Oh, well, - that would have been nice, but, no dice this time.
Then again, I'm aware that if you open the gdb tui, you'll get the assembly listing of the program wherever it has stopped, and if you s
tep here, you will step through the assembly commands one by one.
So I could conceivably do the following here:
- Set up a breakpoint at entry of
main
- Set up (somehow) an "exit point" at the return (or final instruction) of
main
- Tell
gdb
(somehow) "step through each assembly command (as in TUI) and record it in text file, from here (breakpoint) to the "exit point", then break again)
This should now get me a listing of actual execution (or at least, one possible path of it), so it would be known which paths branches have taken, and exactly how many CPU cycles those took - so it should be possible to obtain exact CPU cycle count for that particular function execution run.
Of course, I'm aware this will be slow (as the PC would have to "remotely" instruct the MCU to run, then stop, then run, etc), to the point of unusability (especially if some branches depend of live GPIO input values, that might change by the time gdb
got to the instruction that needs them) - but still, you'd get one actual execution path, and you can calculate exactly how many CPU cycles it had taken.
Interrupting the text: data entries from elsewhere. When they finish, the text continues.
--- config.mk ---
export PLATFORM = sky130hd
export DESIGN_NAME = muldiv_ctrl
export DESIGN_NICKNAME = d
export VERILOG_FILES = /design/src/rtl/muldiv_pkg.sv /design/src/rtl/div_core.sv /design/src/rtl/muldiv_ctrl.sv
export SDC_FILE = /design/constraint.sdc
export NUM_CORES = 2
export LEC_CHECK = 0
export BUFFER_PORTS_ARGS = -buffer_cell sky130_fd_sc_hd__clkbuf_2
export CORE_MARGIN = 8
export CORE_UTILIZATION = 57
export DETAILED_ROUTE_END_ITERATION = 16
export PLACE_DENSITY = 0.81
export SYNTH_ARGS = -nofsm -noshare
export SYNTH_HDL_FRONTEND = slang
export SYNTH_SLANG_ARGS = --single-unit
--- constraint.sdc ---
create_clock -name clk -period 21.2 [get_ports clk]
set_input_delay 3.18 -clock clk [delete_from_list [all_inputs] [get_ports clk]]
set_output_delay 3.18 -clock clk [all_outputs]
set_load 0.01 [all_outputs]
--- src/rtl/muldiv_pkg.sv ---
`default_nettype none
// ============================================================================
// Module      : muldiv_pkg
// Description : Shared op encodings, FSM states and divider constants for the
//               multiply/divide unit.
// Revision    : 1.0 - initial release
// ============================================================================
package muldiv_pkg;

    localparam int XLEN     = 32;
    localparam int DIV_ITER = XLEN;

    localparam logic [2:0] OP_MUL    = 3'b000;
    localparam logic [2:0] OP_MULH   = 3'b001;
    localparam logic [2:0] OP_MULHSU = 3'b010;
    localparam logic [2:0] OP_MULHU  = 3'b011;
    localparam logic [2:0] OP_DIV    = 3'b100;
    localparam logic [2:0] OP_DIVU   = 3'b101;
    localparam logic [2:0] OP_REM    = 3'b110;
    localparam logic [2:0] OP_REMU   = 3'b111;

    typedef enum logic [2:0] {
        ST_IDLE     = 3'd0,
        ST_MUL_WAIT = 3'd1,
        ST_DIV_RUN  = 3'd2,
        ST_DIV_FIX  = 3'd3,
        ST_DONE     = 3'd4
    } state_e;

    function automatic logic op_is_div(input logic [2:0] op);
        return op[2];
    endfunction

    // DIV and REM are the signed divide ops
    function automatic logic op_is_signed_div(input logic [2:0] op);
        return op[2] & ~op[0];
    endfunction

endpackage
`default_nettype wire

--- src/rtl/div_core.sv ---
`default_nettype none
// ============================================================================
// Module      : div_core
// Description : Iterative restoring divider on unsigned magnitudes, one
//               quotient bit per cycle, MSB first.
// Revision    : 1.0 - initial release
// ============================================================================
module div_core
    import muldiv_pkg::*;
#(
    parameter int DATA_WIDTH = DIV_ITER,
    localparam int CNT_W     = $clog2(DATA_WIDTH + 1)
) (
    input  logic                  clk,
    input  logic                  rst_n,
    input  logic                  start_i,
    input  logic [DATA_WIDTH-1:0] dividend_i,
    input  logic [DATA_WIDTH-1:0] divisor_i,
    output logic                  done_o,
    output logic [DATA_WIDTH-1:0] quo_o,
    output logic [DATA_WIDTH-1:0] rem_o
);

    logic [CNT_W-1:0]      cnt_q, cnt_d;
    logic [DATA_WIDTH-1:0] quo_q, quo_d;
    logic [DATA_WIDTH-1:0] rem_q, rem_d;
    logic [DATA_WIDTH-1:0] dvs_q, dvs_d;

    logic [DATA_WIDTH:0]   w_shifted;
    logic [DATA_WIDTH:0]   w_trial;

    // Quotient register doubles as the dividend shift register
    assign w_shifted = {rem_q, quo_q[DATA_WIDTH-1]};
    assign w_trial   = w_shifted - {1'b0, dvs_q};

    always_comb begin
        cnt_d = cnt_q;
        quo_d = quo_q;
        rem_d = rem_q;
        dvs_d = dvs_q;
        if (start_i) begin
            cnt_d = CNT_W'(DATA_WIDTH);
            quo_d = dividend_i;
            rem_d = '0;
            dvs_d = divisor_i;
        end else if (cnt_q != '0) begin
            cnt_d = cnt_q - 1'b1;
            if (!w_trial[DATA_WIDTH]) begin
                rem_d = w_trial[DATA_WIDTH-1:0];
                quo_d = {quo_q[DATA_WIDTH-2:0], 1'b1};
            end else begin
                rem_d = w_shifted[DATA_WIDTH-1:0];
                quo_d = {quo_q[DATA_WIDTH-2:0], 1'b0};
            end
        end
    end

    always_ff @(posedge clk or negedge rst_n) begin
        if (!rst_n) begin
            cnt_q <= '0;
            quo_q <= '0;
            rem_q <= '0;
            dvs_q <= '0;
        end else begin
            cnt_q <= cnt_d;
            quo_q <= quo_d;
            rem_q <= rem_d;
            dvs_q <= dvs_d;
        end
    end

    // High during the final iteration; results are valid the following cycle
    assign done_o = (cnt_q == CNT_W'(1));
    assign quo_o  = quo_q;
    assign rem_o  = rem_q;

endmodule
`default_nettype wire

--- src/rtl/muldiv_ctrl.sv ---
`default_nettype none
// ============================================================================
// Module      : muldiv_ctrl
// Description : Multiply/divide unit controller: pipelined multiply, iterative
//               divide with sign fix-up and divide-by-zero/overflow fast path.
// Revision    : 1.0 - initial release
// ============================================================================
module muldiv_ctrl
    import muldiv_pkg::*;
#(
    parameter int DATA_WIDTH  = XLEN,
    parameter int MUL_LATENCY = 2
) (
    input  logic                  clk,
    input  logic                  rst_n,
    input  logic                  start_i,
    input  logic [2:0]            op_i,
    input  logic [DATA_WIDTH-1:0] a_i,
    input  logic [DATA_WIDTH-1:0] b_i,
    output logic                  busy_o,
    output logic                  done_o,
    output logic [DATA_WIDTH-1:0] res_o
);

    localparam logic [DATA_WIDTH-1:0] MIN_NEG   = {1'b1, {(DATA_WIDTH-1){1'b0}}};
    localparam logic [2:0]            WAIT_LAST = 3'(MUL_LATENCY - 1);

    state_e                state_q, state_d;
    logic [2:0]            op_q, op_d;
    logic [DATA_WIDTH-1:0] a_q, a_d;
    logic [DATA_WIDTH-1:0] b_q, b_d;
    logic [DATA_WIDTH-1:0] res_q, res_d;
    logic [2:0]            wait_q, wait_d;

    // ---------------- multiply datapath ----------------
    logic                    w_mul_a_sx;
    logic                    w_mul_b_sx;
    logic [2*DATA_WIDTH-1:0] w_mul_full;
    logic [DATA_WIDTH-1:0]   w_mul_stage [MUL_LATENCY];

    assign w_mul_a_sx = (op_q[1:0] == 2'b01 || op_q[1:0] == 2'b10) & a_q[DATA_WIDTH-1];
    assign w_mul_b_sx = (op_q[1:0] == 2'b01) & b_q[DATA_WIDTH-1];
    assign w_mul_full = $signed({w_mul_a_sx, a_q}) * $signed({w_mul_b_sx, b_q});
    assign w_mul_stage[0] = (op_q[1:0] == 2'b00) ? w_mul_full[DATA_WIDTH-1:0]
                                                 : w_mul_full[2*DATA_WIDTH-1:DATA_WIDTH];

    // Operand registers count as the first pipeline stage
    for (genvar i = 1; i < MUL_LATENCY; i++) begin : g_mul_stage
        logic [DATA_WIDTH-1:0] stage_q;
        always_ff @(posedge clk or negedge rst_n) begin
            if (!rst_n) stage_q <= '0;
            else        stage_q <= w_mul_stage[i-1];
        end
        assign w_mul_stage[i] = stage_q;
    end

    // ---------------- divide datapath ----------------
    logic                  w_accept;
    logic                  w_div_signed;
    logic                  w_div_zero;
    logic                  w_div_ovf;
    logic [DATA_WIDTH-1:0] w_a_mag;
    logic [DATA_WIDTH-1:0] w_b_mag;
    logic [DATA_WIDTH-1:0] w_fast_res;
    logic                  w_div_start;
    logic                  w_div_done;
    logic [DATA_WIDTH-1:0] w_div_quo;
    logic [DATA_WIDTH-1:0] w_div_rem;
    logic                  w_fix_a_neg;
    logic                  w_fix_b_neg;
    logic [DATA_WIDTH-1:0] w_fix_res;

    assign w_accept     = (state_q == ST_IDLE) && start_i;
    assign w_div_signed = op_is_signed_div(op_i);
    assign w_div_zero   = (b_i == '0);
    assign w_div_ovf    = w_div_signed && (a_i == MIN_NEG) && (b_i == '1);
    assign w_a_mag      = (w_div_signed && a_i[DATA_WIDTH-1]) ? -a_i : a_i;
    assign w_b_mag      = (w_div_signed && b_i[DATA_WIDTH-1]) ? -b_i : b_i;
    assign w_fast_res   = w_div_zero ? (op_i[1] ? a_i : '1)
                                     : (op_i[1] ? '0  : MIN_NEG);
    assign w_div_start  = w_accept && op_is_div(op_i) && !w_div_zero && !w_div_ovf;

    div_core #(
        .DATA_WIDTH (DATA_WIDTH)
    ) u_div_core (
        .clk        (clk),
        .rst_n      (rst_n),
        .start_i    (w_div_start),
        .dividend_i (w_a_mag),
        .divisor_i  (w_b_mag),
        .done_o     (w_div_done),
        .quo_o      (w_div_quo),
        .rem_o      (w_div_rem)
    );

    // Remainder sign follows the dividend; quotient sign is the XOR of both
    assign w_fix_a_neg = op_is_signed_div(op_q) & a_q[DATA_WIDTH-1];
    assign w_fix_b_neg = op_is_signed_div(op_q) & b_q[DATA_WIDTH-1];
    assign w_fix_res   = op_q[1] ? (w_fix_a_neg ? -w_div_rem : w_div_rem)
                                 : ((w_fix_a_neg ^ w_fix_b_neg) ? -w_div_quo : w_div_quo);

    // ---------------- control FSM ----------------
    always_comb begin
        state_d = state_q;
        op_d    = op_q;
        a_d     = a_q;
        b_d     = b_q;
        res_d   = res_q;
        wait_d  = wait_q;
        case (state_q)
            ST_IDLE: begin
                if (w_accept) begin
                    op_d = op_i;
                    a_d  = a_i;
                    b_d  = b_i;
                    if (!op_is_div(op_i)) begin
                        state_d = ST_MUL_WAIT;
                        wait_d  = '0;
                    end else if (w_div_zero || w_div_ovf) begin
                        state_d = ST_DONE;
                        res_d   = w_fast_res;
                    end else begin
                        state_d = ST_DIV_RUN;
                    end
                end
            end
            ST_MUL_WAIT: begin
                if (wait_q == WAIT_LAST) begin
                    state_d = ST_DONE;
                    res_d   = w_mul_stage[MUL_LATENCY-1];
                end else begin
                    wait_d = wait_q + 3'd1;
                end
            end
            ST_DIV_RUN: begin
                if (w_div_done) state_d = ST_DIV_FIX;
            end
            ST_DIV_FIX: begin
                state_d = ST_DONE;
                res_d   = w_fix_res;
            end
            ST_DONE: begin
                state_d = ST_IDLE;
            end
            default: begin
                state_d = ST_IDLE;
            end
        endcase
    end

    always_ff @(posedge clk or negedge rst_n) begin
        if (!rst_n) begin
            state_q <= ST_IDLE;
            op_q    <= '0;
            a_q     <= '0;
            b_q     <= '0;
            res_q   <= '0;
            wait_q  <= '0;
        end else begin
            state_q <= state_d;
            op_q    <= op_d;
            a_q     <= a_d;
            b_q     <= b_d;
            res_q   <= res_d;
            wait_q  <= wait_d;
        end
    end

    assign busy_o = (state_q != ST_IDLE);
    assign done_o = (state_q == ST_DONE);
    assign res_o  = res_q;

endmodule
`default_nettype wire
Word level (Yosys, flattened, before mapping)

Index checks and enable logic that the tools add are counted.

Add/sub/neg operators: 7
Multipliers: 1
Equality and inequality tests: 17
Muxes and demuxes: 32
Bitwise operators: 9
Reduce and logical (&&, ||, !) cells: 24

Operators by type and width:

| cell                 | number |
|---|---|
| $mux 32              | 18 |
| $neg 32->32          | 4 |
| $pmux 32 s3          | 1 |
| $eq 32x32->1 const B | 2 |
| $mul 33x33->64       | 1 |
| $sub 33x32->33       | 1 |
| $logic_not 32->1     | 1 |
| $mux 3               | 8 |
| $mux 6               | 2 |
| $pmux 3 s4           | 1 |
| $ne 2x2->1 const B   | 5 |
| $logic_and 1x1->1    | 8 |
| $and 1x1->1          | 6 |
| $eq 3x1->1 const B   | 2 |
| $eq 3x2->1 const B   | 2 |
| $eq 6x1->1 const B   | 1 |
| $pmux 3 s2           | 1 |
| $reduce_bool 3->1    | 2 |
| $reduce_bool 6->1    | 1 |
| $sub 6x1->6 const B  | 1 |
| $reduce_and 5->1     | 1 |
| $ne 2x1->1 const B   | 2 |
| $reduce_and 4->1     | 1 |
| $reduce_bool 2->1    | 2 |
| 13 further kinds     | 16 |

Register bits after elaboration: 239

Longest topological paths before layout

Word-level depth: 9
Gate-level depth with buffers: 34
Gate-level depth less buffers: 30

Hierarchy

A second synthesis with hierarchy kept.

Cell total of the unflattened synthesis: 5981
Area, all modules: 53164.7 um2

By module, submodules not included:

| module      | times used | cells each | area each (um2) |
|---|---|---|---|
| muldiv_ctrl | 1          | 5260       | 46853.7 |
| div_core    | 1          | 721        | 6311.1 |

Worst setup path after synthesis

Ideal clock, no wire load.

Path type: reg-to-reg
From: register op_q[1]
To: register g_mul_stage[1].stage_q[30]
Arrival: 8.738 ns
Path slack: 12.380 ns
Stages on the path, launching flop included: 32
Period minus slack after synthesis: 8.820 ns
Cell sequence: dfrtp_1 -> clkbuf_1 -> inv_1 -> ha_1 -> and2_1 -> clkbuf_1 -> clkbuf_1 -> nand2_1 -> inv_1 -> fa_1 -> inv_1 -> fa_1 -> inv_1 -> fa_1 -> fa_1 -> inv_1 -> fa_1 -> inv_1 -> fa_1 -> inv_1 -> fa_1 -> fa_1 -> inv_1 -> ha_1 -> clkbuf_1 -> nand4_1 -> or4_1 -> or2_2 -> o211ai_1 -> a221oi_1 -> xor2_1 -> o21ai_0

RTL lines:

| what                   | RTL line           | text |
|---|---|---|
| from (decl)            | muldiv_ctrl.sv:29  | `logic [2:0] op_q, op_d;` |
| from (signal assigned) | muldiv_ctrl.sv:161 | `op_q <= op_d;` |
| to (signal assigned)   | muldiv_ctrl.sv:52  | `else stage_q <= w_mul_stage[i-1];` |
| to (decl)              | muldiv_ctrl.sv:49  | `logic [DATA_WIDTH-1:0] stage_q;` |

==> results.ini <==
[run_status]
status=completed

[synth]
async_flop_share_pct=100
synth_area_leaders=fa_1 (43%), dfrtp_1 (11%), inv_1 (9.0%), nand2_1 (8.2%), ha_1 (6.0%)
synth_top_area_share_pct=42.6
synthCells=6093
synth-seq-cells=239
synth.distinct_cells=70
syn_area_um2=53000
ys.flop_type=dfrtp_1
synth_fp_nets=7544
synth_edf_count=0
ys_seq_area_share_pct=11.3
synth-warning-count=0
syn_avg_cell_area_um2=8.69
synth_area_leader_cell=fa_1

[min_path]
min_path_type=reg2reg

[clock_tree]
h-tree-depth=1
cts_hold_buf=0
root_buffer=clkbuf_16
clock-sinks=239
clkLatencyLatePin_ns=0.57
tritoncts=done
cts.clk_slew.worst_paths_ns=0.07
clockBufferDepth=3
cts_buffers=28
cts_setup_buffers=0
ctsResizeCount=0

[placement]
gp_congestion=0.982
pre_cts_ws_ns=11.56
dpl.cell_count=7187
dp_hpwl_mm=117
io_buffers=103

[grt]
antenna_found_initial=3
grt_usage_pct=30.0
grt_max_degree=107
grt_pass1_wl_mm=245
grt.overflow.total=0
grt_pass1_vias=44640

[timing]
drv_slew=0
hold_viol_final=0
period_share_pct=45.7
setup_slack_ns=11.52
setup_tns_ns=0
worst_pin_slew_ns=1.09
period_minus_slack_ns=9.68
fmax_mhz=103
setup_viol=0
finClkSkew_ns=0.0165
slew_headroom_pct=27.2
rsz0062_at_grt=no

[floorplanning]
die_h_um=321
std_cell_rows=112
die_w_um=321
io-pin-count=104
dieArea_um2=103000
initial_core_util_pct=57.1
coreArea_um2=92800

[routing]
drcViolationCount=0
drt_iter0_markers=3811
dr.pass1.iters=6
vias=42039
viasPerCell=5.81
wl_per_cell_um=21.1
wl_mm=153
drtAntennaViolNets=0

[critical_path]
arrival_ns=10.15
worstSetupStartpointType=flop
cp-end-kind=flop
crit_type=reg2reg
required_ns=21.67
cp_max_fo=18

[layout]
stdcell_count=7241
syn2layout_area_growth_pct=4.58
layout-drive-gt1-share_pct=4.75
nNetsFinal=7414

[run]
drv_cap=0

final timing paths:
check	from	end	slack (ns)	cells past startpoint
setup / recovery	op_q[1]	g_mul_stage[1].stage_q[30]	11.52	27
hold / removal	b_q[14]	b_q[14]	0.49	2
setup reg to reg	op_q[1]	g_mul_stage[1].stage_q[30]	11.52	27
hold reg to reg	b_q[14]	b_q[14]	0.49	2
max in group asynchronous	rst_n	b_q[16]	16.86	2
min in group asynchronous	rst_n	u_div_core.dvs_q[19]	2.64	1
per-stage QoR:
step / hold slack (ns) / area [um^2] / utilization, %
2_1_floorplan: 0.438 / 53000 / -
3_3_place_gp: 0.466 / 54300 / 58.6
3_5_place_dp: 0.477 / 54300 / 58.6
4_1_cts: 0.491 / 55400 / 59.7
5_1_grt: 0.510 / 55400 / 59.7
6_report: 0.493 / 55400 / 59.7
kinds of logic (layout without fill, tap and decap cells):
logic type / Yosys count / in the layout / synth area share, %
AO/OA/AOI/OAI: 672 / 672 / 7.81
XOR/XNOR: 226 / 226 / 3.74
adder cells (fa/ha/maj): 1381 / 1381 / 48.6
buffers and inverters: 1604 / 1496 / 11.5
flip-flops: 239 / 239 / 11.3
multiplexers: 43 / 43 / 0.815
other: 0 / 2 / 0
AND/OR/NAND/NOR: 1928 / 1928 / 16.2
Yosys cell counts (13+ instances only):
master / number
and2_1: 286
nand2b_1: 20
a21o_1: 49
clkbuf_1: 307
o211ai_1: 36
nor4_1: 20
o21ai_0: 185
inv_1: 1263
buf_2: 16
nor3_1: 39
or4_1: 16
a211oi_1: 17
a21oi_1: 201
ha_1: 255
o31ai_1: 13
mux2i_1: 42
or2_2: 16
a31oi_1: 48
and3_1: 29
nor2_1: 224
xor2_1: 87
a221oi_1: 13
nand2_1: 1158
xnor2_1: 139
fa_1: 1126
nor2b_1: 18
nand3_1: 40
o21a_1: 28
nand4_1: 23
dfrtp_1: 239
worst max-delay path, cell delays in order, from the launching register on:
cell and delay [ns]:
dfrtp_1 0.34, inv_1 0.10, ha_2 0.63, and2_1 0.73
nand2_1 0.25, inv_1 0.14, fa_1 0.39, inv_1 0.23
fa_1 0.49, inv_1 0.19, fa_1 0.48, fa_1 0.85
inv_1 0.34, fa_1 0.57, inv_1 0.06, fa_1 0.53
inv_1 0.05, fa_1 0.46, fa_1 0.50, inv_1 0.04
ha_1 0.39, nand4_1 0.23, or4_1 0.58, or2_2 0.28
o211ai_1 0.28, a221oi_1 0.14, xor2_1 0.16, o21ai_0 0.15
final cells by class:
cell class              count  area, um^2
multi-input cells        4250       40900
fillers                  7851       37400
flip-flops and latches    239        6000
inverters                1263        4740
well taps                1254        1570
repair buffers            181        1110
clock buffers              36         782
clock inverters            16         251
diodes                      2        5.00
registers in the layout, indices dropped and copies added, names as in the netlist:
signal and cells:
wait_q 3, op_q 3, u_div_core.quo_o 32, state_q 3
g_mul_stage.stage_q 32, res_o 32, u_div_core.cnt_q 6, b_q 32
a_q 32, u_div_core.dvs_q 32, u_div_core.rem_o 32
layer usage:
| metal | vias to the layer above | global-route usage, % | routed length [um] |
|---|---|---|---|
| met5 | - | 0 | 14 |
| met4 | 2 | 12.5 | 7650 |
| met3 | 452 | 7.05 | 17000 |
| met2 | 2298 | 47.6 | 69200 |
| met1 | 21246 | 40.0 | 58700 |
| li1 | 18041 | - | - |
placed cells by master (no fill, tap or decap), types with 23 or more instances in the layout:
cell / netlist / routed
inv_1: 1263 / 1263
nand2_1: 1158 / 1156
fa_1: 1126 / 1126
and2_1: 286 / 285
ha_1: 255 / 254
nor2_1: 224 / 224
dfrtp_1: 239 / 221
a21oi_1: 201 / 201
o21ai_0: 185 / 185
xnor2_1: 139 / 139
clkbuf_2: 0 / 102
xor2_1: 87 / 86
buf_4: 8 / 78
a21o_1: 49 / 49
a31oi_1: 48 / 48
mux2i_1: 42 / 42
nand3_1: 40 / 40
nor3_1: 39 / 39
o211ai_1: 36 / 36
and3_1: 29 / 29
clkbuf_16: 0 / 29
o21a_1: 28 / 28
nand4_1: 23 / 23
Power is left out: the tool's default activity adds up to more than one toggle a clock period on the data nets, which glitch-free logic cannot reach.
So my second question is:
- Is there a tool (like
gdb
, others? ...) with an option, that could obtain, in a text file, a listing of assembly commands that live program code had gone through (i.e. a recording) at runtime for a given function call - and is there an option to calculate the total CPU cycle count utilization for that particular execution?
Note that I'm also aware that even without the "changing inputs" issue, the CPU cycle count sum obtained in this way might not correspond to the actual time taken in reality - since the function could be randomly pre-empted by an interrupt, and thus, "observed on an oscilloscope", it would take longer than what this kind of a CPU cycle count would suggest - but at least, this estimate would hold as a minimum duration due to the CPU cycle execution cost of that particular execution path.